### [What to work on]
All lines in the entries below that hold "endpoints" make up the answer.

Stored data entries
##############################
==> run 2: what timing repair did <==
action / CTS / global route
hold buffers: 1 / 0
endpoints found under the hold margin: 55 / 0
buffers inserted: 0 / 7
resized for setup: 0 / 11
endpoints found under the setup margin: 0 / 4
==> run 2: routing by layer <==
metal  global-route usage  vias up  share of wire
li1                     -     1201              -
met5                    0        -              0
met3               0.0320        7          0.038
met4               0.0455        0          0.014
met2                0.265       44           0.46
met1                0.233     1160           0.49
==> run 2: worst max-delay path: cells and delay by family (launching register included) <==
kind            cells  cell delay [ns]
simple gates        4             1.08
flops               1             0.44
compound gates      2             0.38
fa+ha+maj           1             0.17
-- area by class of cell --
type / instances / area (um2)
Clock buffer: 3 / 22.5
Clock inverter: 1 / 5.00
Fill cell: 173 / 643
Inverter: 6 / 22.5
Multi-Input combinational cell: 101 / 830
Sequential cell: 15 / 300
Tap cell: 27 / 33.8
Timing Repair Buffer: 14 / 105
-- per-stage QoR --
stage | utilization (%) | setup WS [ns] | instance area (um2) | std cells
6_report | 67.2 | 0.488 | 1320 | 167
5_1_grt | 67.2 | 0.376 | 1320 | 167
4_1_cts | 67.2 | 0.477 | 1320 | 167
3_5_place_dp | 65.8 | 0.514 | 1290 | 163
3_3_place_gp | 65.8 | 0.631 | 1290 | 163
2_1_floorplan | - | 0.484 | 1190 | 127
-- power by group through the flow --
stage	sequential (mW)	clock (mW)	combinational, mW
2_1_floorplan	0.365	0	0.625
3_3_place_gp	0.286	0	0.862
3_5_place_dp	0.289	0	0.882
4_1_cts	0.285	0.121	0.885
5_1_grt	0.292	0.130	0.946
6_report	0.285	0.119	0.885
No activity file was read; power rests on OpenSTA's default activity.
##############################
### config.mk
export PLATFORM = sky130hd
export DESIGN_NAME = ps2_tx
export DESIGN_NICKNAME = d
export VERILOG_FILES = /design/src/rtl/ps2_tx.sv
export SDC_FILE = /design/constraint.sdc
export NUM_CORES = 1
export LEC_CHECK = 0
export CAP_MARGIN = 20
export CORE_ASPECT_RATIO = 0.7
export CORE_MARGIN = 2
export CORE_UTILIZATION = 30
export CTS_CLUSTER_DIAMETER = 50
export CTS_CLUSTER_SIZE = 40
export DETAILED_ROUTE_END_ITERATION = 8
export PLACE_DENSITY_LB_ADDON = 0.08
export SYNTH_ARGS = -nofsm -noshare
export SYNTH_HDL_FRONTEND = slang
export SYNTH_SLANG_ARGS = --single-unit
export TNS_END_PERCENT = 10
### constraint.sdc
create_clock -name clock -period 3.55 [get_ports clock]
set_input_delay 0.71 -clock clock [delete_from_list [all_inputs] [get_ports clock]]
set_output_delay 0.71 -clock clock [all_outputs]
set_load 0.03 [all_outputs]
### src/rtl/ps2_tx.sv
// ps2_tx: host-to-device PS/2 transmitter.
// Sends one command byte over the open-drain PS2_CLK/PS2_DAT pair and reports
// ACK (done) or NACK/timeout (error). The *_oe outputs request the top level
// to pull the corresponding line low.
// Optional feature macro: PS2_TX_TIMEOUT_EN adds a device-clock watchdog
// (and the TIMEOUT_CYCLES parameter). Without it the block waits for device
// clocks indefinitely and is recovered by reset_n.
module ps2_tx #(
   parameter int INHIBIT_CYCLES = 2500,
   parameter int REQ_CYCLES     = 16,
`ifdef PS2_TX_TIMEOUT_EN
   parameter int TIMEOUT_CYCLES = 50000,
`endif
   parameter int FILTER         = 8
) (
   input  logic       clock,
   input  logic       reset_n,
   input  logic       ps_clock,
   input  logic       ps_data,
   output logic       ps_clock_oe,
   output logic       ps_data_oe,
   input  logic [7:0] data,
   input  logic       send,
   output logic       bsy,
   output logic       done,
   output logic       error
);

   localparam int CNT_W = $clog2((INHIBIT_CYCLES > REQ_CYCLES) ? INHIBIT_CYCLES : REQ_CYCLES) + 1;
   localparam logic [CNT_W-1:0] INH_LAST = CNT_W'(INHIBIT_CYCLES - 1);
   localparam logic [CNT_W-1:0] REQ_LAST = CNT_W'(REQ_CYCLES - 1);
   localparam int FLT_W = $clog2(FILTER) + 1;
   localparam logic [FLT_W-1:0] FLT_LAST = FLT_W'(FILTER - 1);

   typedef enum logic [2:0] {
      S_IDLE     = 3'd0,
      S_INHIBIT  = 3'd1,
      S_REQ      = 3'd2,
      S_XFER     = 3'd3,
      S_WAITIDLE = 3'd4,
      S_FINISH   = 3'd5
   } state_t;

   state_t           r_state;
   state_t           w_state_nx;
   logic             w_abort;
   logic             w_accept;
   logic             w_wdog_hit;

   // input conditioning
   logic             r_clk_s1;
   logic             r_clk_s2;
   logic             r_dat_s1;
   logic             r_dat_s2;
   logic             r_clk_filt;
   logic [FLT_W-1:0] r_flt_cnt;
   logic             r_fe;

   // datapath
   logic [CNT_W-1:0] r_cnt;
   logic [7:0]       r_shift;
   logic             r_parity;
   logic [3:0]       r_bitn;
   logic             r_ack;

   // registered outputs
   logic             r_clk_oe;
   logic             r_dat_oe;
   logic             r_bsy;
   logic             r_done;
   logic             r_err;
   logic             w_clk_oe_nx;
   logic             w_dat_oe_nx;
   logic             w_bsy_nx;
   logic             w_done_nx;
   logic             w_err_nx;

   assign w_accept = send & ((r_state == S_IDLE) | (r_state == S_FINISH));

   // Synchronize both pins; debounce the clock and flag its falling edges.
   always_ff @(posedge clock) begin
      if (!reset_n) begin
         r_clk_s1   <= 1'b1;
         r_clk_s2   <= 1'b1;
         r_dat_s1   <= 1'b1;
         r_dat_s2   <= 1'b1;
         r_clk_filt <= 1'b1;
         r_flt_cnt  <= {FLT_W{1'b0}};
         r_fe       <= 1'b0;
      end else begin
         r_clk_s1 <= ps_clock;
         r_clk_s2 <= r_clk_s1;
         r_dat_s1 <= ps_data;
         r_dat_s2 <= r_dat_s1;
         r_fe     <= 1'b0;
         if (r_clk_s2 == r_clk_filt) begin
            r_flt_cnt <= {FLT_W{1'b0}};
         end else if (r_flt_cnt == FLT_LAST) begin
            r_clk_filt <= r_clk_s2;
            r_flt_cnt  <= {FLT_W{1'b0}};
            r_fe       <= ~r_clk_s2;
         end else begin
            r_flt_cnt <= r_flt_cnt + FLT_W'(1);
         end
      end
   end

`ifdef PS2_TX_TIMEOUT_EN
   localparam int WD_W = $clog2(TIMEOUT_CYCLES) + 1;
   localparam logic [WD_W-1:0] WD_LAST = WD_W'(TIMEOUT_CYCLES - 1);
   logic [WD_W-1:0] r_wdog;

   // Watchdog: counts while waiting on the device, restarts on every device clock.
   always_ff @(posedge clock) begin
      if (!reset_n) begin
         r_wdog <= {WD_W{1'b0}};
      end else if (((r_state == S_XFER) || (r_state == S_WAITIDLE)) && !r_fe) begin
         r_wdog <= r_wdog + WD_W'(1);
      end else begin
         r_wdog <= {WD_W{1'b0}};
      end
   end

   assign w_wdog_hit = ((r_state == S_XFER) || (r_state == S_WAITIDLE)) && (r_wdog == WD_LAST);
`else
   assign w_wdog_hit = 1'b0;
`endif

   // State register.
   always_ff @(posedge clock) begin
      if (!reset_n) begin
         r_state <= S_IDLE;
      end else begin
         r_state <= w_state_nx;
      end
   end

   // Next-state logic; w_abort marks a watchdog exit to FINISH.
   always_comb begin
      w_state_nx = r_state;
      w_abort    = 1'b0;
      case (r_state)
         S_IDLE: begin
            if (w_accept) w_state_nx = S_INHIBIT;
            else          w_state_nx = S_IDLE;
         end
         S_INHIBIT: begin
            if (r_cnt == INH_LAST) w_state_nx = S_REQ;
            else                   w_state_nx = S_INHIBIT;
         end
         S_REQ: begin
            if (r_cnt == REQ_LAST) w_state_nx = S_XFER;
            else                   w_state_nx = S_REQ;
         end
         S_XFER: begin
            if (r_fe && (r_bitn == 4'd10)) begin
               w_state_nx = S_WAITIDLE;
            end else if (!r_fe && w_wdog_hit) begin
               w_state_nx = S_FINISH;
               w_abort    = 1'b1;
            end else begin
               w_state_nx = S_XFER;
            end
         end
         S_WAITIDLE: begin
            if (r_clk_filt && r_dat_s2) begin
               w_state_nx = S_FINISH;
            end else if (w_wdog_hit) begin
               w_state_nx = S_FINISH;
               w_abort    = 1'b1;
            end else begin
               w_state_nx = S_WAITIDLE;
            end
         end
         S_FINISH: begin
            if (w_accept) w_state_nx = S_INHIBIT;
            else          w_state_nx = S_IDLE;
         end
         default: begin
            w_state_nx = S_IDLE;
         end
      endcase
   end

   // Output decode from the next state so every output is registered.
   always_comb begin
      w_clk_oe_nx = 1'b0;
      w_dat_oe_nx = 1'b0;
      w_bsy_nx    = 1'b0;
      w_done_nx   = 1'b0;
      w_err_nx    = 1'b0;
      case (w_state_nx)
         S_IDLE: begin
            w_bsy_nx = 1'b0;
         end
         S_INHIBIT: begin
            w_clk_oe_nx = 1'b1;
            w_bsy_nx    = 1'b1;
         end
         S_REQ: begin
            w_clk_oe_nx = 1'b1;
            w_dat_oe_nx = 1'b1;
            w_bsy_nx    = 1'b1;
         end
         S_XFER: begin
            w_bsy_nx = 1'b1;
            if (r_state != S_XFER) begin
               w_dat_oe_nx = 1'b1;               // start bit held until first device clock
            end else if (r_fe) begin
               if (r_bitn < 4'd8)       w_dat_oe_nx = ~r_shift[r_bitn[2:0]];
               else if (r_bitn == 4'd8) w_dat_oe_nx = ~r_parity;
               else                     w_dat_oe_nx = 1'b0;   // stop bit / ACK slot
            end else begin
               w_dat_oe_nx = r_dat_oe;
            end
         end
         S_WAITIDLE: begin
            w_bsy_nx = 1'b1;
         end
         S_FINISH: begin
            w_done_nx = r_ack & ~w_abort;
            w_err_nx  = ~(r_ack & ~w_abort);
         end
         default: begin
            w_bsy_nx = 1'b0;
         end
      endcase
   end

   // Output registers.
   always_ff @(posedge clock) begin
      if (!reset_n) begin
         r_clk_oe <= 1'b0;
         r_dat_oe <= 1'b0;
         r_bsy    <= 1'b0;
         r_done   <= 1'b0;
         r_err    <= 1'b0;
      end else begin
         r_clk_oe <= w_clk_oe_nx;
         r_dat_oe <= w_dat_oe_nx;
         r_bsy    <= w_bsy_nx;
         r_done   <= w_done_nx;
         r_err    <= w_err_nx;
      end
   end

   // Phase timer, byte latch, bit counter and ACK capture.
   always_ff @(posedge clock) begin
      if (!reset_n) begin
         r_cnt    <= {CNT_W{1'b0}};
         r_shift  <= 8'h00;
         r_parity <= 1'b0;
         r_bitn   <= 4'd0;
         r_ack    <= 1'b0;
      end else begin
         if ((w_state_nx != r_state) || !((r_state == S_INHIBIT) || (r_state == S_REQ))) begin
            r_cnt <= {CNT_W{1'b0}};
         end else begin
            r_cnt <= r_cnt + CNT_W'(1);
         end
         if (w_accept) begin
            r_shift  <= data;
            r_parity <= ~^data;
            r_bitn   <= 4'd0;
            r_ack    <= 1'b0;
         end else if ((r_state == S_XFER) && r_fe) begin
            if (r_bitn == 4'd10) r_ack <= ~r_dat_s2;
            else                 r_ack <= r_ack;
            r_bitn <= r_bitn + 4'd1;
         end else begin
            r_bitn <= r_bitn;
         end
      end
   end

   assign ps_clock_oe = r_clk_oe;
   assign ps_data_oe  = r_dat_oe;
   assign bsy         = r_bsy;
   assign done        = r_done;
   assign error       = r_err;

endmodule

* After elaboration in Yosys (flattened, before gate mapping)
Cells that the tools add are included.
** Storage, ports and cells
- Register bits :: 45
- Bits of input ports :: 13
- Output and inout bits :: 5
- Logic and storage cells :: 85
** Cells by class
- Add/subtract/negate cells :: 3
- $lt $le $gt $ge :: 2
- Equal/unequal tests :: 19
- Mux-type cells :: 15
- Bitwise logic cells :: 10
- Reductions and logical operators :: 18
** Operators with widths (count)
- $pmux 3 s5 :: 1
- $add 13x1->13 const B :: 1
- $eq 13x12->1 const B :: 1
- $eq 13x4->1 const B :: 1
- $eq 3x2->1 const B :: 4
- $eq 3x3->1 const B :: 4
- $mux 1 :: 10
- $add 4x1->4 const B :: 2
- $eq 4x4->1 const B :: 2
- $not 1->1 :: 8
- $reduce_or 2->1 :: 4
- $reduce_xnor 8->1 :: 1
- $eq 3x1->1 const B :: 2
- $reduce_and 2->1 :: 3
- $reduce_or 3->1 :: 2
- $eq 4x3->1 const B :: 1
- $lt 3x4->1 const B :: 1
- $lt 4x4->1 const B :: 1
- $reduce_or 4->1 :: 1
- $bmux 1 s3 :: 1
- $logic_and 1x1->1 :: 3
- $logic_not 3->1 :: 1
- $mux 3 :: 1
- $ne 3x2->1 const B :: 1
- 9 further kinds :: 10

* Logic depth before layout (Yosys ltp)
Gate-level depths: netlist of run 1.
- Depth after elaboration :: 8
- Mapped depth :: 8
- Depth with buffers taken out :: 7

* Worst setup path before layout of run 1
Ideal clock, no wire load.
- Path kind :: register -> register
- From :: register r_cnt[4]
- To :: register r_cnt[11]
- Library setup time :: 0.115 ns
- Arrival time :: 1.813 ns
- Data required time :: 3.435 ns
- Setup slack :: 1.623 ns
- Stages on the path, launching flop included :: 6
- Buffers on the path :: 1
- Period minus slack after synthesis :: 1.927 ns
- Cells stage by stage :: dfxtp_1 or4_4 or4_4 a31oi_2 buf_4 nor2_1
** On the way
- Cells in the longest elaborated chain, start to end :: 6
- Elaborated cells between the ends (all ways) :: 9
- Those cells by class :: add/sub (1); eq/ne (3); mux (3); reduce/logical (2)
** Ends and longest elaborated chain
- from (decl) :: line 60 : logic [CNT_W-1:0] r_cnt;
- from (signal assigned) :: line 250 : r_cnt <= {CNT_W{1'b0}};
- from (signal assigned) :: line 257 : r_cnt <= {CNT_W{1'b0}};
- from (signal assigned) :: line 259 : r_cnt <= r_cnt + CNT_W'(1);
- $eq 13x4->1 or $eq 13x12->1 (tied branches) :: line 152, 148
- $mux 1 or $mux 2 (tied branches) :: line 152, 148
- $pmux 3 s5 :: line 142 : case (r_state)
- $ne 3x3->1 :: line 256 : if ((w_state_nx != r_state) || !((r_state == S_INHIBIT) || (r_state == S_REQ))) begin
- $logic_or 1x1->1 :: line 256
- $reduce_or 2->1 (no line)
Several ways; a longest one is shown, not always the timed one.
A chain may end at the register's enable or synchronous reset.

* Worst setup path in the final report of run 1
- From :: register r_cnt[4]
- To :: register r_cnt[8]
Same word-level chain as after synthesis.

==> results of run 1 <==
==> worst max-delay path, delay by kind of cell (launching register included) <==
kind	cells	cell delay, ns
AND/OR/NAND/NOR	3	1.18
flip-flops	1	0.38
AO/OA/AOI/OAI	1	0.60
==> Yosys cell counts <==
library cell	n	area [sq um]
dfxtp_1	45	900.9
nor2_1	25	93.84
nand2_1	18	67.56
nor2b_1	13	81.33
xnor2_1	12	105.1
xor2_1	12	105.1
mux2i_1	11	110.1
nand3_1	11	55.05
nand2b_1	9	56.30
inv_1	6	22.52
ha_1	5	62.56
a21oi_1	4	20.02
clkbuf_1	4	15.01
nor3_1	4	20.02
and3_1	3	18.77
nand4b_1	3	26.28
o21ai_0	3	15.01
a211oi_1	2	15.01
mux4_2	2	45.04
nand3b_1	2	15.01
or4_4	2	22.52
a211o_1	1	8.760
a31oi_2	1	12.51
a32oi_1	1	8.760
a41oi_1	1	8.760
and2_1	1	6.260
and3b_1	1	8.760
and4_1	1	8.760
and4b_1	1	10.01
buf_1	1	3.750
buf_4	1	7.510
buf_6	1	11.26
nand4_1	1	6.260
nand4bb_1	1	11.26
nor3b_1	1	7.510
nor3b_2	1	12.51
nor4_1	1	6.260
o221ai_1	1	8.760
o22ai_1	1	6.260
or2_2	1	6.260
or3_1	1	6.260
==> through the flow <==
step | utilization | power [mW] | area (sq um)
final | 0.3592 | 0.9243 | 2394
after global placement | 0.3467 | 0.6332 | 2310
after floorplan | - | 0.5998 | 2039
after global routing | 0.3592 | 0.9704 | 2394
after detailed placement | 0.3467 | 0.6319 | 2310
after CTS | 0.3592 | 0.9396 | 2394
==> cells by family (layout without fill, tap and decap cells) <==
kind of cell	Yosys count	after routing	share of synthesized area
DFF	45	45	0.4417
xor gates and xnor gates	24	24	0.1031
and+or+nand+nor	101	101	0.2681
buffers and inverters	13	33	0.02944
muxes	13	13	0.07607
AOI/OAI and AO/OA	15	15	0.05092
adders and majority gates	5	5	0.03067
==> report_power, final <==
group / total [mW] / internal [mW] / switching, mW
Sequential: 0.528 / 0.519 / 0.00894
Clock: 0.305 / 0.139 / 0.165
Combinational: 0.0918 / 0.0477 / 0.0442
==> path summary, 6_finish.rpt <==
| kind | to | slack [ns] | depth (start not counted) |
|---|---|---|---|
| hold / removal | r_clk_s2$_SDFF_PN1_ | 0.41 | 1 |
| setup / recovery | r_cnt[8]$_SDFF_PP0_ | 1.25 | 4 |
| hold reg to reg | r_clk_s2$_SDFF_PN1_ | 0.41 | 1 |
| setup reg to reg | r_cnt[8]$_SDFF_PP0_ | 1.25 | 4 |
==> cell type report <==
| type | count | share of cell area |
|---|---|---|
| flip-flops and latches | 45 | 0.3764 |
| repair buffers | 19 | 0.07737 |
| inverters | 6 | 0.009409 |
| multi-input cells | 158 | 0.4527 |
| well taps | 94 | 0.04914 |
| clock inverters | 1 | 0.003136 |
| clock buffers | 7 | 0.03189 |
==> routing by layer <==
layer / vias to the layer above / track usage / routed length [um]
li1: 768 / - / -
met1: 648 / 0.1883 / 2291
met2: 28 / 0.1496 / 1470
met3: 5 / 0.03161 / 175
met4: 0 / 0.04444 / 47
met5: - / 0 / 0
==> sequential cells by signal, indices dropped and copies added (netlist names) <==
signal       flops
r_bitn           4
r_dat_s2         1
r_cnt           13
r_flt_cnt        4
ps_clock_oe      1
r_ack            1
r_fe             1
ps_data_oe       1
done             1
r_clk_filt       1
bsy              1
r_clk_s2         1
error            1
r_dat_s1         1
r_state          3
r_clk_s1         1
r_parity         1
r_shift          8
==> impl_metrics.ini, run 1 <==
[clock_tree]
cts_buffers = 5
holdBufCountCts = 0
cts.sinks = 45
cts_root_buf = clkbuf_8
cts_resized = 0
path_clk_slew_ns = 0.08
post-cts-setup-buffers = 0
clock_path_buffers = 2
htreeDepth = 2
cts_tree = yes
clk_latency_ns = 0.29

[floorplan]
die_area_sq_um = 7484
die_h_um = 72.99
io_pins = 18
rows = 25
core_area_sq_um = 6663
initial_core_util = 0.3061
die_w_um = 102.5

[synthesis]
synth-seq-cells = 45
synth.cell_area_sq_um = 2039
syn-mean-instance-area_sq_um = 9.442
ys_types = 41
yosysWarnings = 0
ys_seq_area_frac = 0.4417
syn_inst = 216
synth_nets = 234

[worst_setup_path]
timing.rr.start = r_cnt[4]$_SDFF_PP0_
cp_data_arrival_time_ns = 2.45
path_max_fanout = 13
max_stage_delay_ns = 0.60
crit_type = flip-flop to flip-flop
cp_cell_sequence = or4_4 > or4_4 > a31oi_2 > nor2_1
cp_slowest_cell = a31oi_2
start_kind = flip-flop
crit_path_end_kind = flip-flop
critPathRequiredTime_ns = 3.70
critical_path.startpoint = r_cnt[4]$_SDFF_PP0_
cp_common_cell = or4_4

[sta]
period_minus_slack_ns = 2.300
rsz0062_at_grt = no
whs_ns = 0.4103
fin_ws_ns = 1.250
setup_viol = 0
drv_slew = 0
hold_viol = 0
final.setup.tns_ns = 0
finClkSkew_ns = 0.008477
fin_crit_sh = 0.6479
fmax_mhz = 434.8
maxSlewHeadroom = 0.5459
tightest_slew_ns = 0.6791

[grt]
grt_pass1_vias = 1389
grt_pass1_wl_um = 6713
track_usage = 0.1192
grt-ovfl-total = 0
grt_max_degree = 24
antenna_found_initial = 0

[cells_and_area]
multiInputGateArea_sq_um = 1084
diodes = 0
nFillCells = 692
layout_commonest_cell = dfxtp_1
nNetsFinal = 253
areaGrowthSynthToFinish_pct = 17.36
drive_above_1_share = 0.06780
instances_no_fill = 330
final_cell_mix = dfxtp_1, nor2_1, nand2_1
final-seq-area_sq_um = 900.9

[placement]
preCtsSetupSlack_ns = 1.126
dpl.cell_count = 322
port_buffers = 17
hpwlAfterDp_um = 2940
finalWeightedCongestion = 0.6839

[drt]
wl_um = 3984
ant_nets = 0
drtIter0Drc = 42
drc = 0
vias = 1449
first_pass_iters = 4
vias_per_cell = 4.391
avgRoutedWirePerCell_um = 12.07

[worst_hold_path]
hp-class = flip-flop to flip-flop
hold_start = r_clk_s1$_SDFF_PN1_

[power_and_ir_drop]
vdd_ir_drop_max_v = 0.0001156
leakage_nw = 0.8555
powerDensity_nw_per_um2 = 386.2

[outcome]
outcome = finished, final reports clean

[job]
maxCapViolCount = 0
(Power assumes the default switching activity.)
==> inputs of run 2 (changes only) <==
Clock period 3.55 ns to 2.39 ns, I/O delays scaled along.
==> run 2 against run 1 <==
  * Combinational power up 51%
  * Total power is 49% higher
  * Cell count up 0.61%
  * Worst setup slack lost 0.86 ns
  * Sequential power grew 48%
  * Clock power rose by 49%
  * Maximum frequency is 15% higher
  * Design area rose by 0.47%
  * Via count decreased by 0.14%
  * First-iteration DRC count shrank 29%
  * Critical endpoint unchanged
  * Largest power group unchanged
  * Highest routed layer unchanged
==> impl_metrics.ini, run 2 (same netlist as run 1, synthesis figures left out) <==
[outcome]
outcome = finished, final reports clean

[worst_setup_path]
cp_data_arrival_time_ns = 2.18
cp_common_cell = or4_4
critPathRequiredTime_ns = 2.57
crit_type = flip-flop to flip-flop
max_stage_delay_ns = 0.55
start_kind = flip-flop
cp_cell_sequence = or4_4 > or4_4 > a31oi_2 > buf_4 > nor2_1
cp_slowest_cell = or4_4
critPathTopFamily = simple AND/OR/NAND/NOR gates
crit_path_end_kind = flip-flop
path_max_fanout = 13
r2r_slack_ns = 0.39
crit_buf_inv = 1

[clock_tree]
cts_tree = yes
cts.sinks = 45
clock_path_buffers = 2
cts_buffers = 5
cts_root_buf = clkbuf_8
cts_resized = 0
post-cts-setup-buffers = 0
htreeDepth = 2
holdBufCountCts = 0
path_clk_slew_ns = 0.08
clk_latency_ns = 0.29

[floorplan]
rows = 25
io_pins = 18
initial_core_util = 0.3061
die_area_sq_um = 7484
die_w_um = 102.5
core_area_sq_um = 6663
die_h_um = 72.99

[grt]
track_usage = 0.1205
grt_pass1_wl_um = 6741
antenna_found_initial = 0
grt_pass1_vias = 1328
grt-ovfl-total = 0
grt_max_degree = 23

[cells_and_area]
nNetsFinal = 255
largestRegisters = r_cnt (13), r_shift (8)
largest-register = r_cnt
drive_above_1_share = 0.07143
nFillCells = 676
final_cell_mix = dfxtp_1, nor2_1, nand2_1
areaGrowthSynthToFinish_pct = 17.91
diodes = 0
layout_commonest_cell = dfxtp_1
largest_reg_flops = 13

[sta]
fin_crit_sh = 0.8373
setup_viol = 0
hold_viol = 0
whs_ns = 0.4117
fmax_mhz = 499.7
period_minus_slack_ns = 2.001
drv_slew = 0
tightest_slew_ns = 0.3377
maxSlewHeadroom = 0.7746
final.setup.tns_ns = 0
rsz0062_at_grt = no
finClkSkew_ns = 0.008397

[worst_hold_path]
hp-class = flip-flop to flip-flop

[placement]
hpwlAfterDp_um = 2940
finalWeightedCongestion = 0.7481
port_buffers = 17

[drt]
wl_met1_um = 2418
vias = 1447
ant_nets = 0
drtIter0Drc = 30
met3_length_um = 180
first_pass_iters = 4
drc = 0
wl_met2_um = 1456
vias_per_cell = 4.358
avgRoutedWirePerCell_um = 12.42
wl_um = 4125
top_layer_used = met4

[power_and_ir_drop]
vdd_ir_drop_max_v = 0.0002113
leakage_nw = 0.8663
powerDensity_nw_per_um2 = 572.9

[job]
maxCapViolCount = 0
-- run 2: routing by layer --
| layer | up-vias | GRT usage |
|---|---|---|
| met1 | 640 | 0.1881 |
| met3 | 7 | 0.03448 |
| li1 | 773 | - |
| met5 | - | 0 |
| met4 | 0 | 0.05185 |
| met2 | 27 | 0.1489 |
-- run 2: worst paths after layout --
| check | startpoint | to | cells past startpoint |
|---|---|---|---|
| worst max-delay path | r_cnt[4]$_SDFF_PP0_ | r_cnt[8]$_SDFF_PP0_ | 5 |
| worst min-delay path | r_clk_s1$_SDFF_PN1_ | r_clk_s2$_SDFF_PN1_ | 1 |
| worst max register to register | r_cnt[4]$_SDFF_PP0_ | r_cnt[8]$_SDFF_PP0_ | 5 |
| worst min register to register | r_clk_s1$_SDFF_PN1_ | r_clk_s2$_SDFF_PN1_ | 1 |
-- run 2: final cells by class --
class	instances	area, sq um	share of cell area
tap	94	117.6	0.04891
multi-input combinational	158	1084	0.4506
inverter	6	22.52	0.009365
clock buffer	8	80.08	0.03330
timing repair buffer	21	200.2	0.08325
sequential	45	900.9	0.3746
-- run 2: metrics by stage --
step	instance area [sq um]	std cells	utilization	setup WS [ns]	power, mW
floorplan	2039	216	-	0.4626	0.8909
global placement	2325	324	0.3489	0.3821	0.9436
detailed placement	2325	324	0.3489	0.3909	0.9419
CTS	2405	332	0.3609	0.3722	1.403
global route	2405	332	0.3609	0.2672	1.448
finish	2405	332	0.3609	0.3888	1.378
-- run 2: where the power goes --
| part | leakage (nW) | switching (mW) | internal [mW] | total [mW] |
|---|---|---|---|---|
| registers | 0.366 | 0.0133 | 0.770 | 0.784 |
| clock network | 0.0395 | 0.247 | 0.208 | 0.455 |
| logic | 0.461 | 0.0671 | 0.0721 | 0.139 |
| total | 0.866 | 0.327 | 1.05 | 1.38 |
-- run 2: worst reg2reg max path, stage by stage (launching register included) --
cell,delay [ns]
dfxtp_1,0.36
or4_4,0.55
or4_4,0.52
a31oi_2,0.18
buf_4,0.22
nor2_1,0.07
##############################
### [Output below]
endpoints found under the hold margin: 55 / 0
endpoints found under the setup margin: 0 / 4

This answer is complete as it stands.